Now if Shakespeare were alive today, he’d be a happening guy, thankfully for us he lives still in the legacy of his works, quote he:

“All the world’s a stage,

And all the men and women merely players.

They have their exits and their entrances,

And one man in his time plays many parts,

His acts being seven ages.”

–From As You Like It (II, vii, 139-143)

In quieter moments have you ever felt overwhelmed by a pusillanimous thought that your life is so small as to be insignificant? Have you ever felt compelled to compare it to someone elses? Seems sometimes I’ve met an inordinate number of people who’ve lost their mob (aboriginal meaning ‘where do you belong’).

Have you been making comparisons lately? I’ve a word of advice for you. Never compare but value what is yours. Is yours a LARGE life? Then value your LARGE life. Is it a SMALL life?
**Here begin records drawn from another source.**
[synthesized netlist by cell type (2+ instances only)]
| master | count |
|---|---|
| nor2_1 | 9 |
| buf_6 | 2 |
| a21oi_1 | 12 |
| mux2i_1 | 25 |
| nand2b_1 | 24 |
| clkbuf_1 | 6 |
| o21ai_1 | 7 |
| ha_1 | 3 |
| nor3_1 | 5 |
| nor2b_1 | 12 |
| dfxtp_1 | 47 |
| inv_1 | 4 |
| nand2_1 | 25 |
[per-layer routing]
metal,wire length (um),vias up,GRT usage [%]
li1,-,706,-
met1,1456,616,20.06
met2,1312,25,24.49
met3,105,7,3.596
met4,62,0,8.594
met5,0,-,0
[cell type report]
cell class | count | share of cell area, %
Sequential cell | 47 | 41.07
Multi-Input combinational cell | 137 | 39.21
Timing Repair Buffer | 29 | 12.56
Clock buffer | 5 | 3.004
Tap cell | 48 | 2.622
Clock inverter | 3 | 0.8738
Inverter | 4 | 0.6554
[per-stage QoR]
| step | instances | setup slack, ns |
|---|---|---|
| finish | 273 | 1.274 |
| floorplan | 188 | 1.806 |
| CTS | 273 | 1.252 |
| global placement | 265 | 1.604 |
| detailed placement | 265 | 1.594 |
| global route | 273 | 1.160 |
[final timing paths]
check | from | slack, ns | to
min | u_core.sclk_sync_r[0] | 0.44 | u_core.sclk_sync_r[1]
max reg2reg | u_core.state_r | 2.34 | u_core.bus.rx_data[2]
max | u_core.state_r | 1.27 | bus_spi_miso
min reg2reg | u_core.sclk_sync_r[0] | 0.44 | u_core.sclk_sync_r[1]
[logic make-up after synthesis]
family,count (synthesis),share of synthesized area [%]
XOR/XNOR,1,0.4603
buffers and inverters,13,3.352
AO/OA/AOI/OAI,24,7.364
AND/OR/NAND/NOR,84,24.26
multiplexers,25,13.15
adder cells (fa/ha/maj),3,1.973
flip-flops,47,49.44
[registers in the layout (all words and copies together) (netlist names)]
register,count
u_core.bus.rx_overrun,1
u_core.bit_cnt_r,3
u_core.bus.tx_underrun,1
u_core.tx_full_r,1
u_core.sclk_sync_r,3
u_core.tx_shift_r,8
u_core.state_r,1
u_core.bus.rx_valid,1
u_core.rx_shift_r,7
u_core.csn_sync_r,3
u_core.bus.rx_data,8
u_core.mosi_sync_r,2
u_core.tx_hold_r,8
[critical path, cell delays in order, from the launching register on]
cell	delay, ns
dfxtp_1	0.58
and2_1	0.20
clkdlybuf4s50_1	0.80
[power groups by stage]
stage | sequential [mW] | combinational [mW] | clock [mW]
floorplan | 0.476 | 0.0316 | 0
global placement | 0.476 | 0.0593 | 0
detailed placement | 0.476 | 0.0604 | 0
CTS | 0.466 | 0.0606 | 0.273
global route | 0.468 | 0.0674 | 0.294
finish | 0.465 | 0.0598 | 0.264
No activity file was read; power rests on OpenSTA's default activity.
Then value your SMALL life.

The great paradox in life is that a large life can soon become a small life and a small life grown in the right soil conditions can become a large life. Tell me honestly, what’s the point of living your whole life wishing it were someone elses, that my friend would be a terrible waste of a life, yours mainly.

But from time to time, I think there’s merit in asking yourself this, “what have I done with the life I’ve been given?”

However mundane you think it is, however everyday you believe it is, however few bells and whistles you feel you might have, comparisons are for analysis, literature studies, integrative biology and the like, not for people. But we can all ‘live LARGE’ where we are.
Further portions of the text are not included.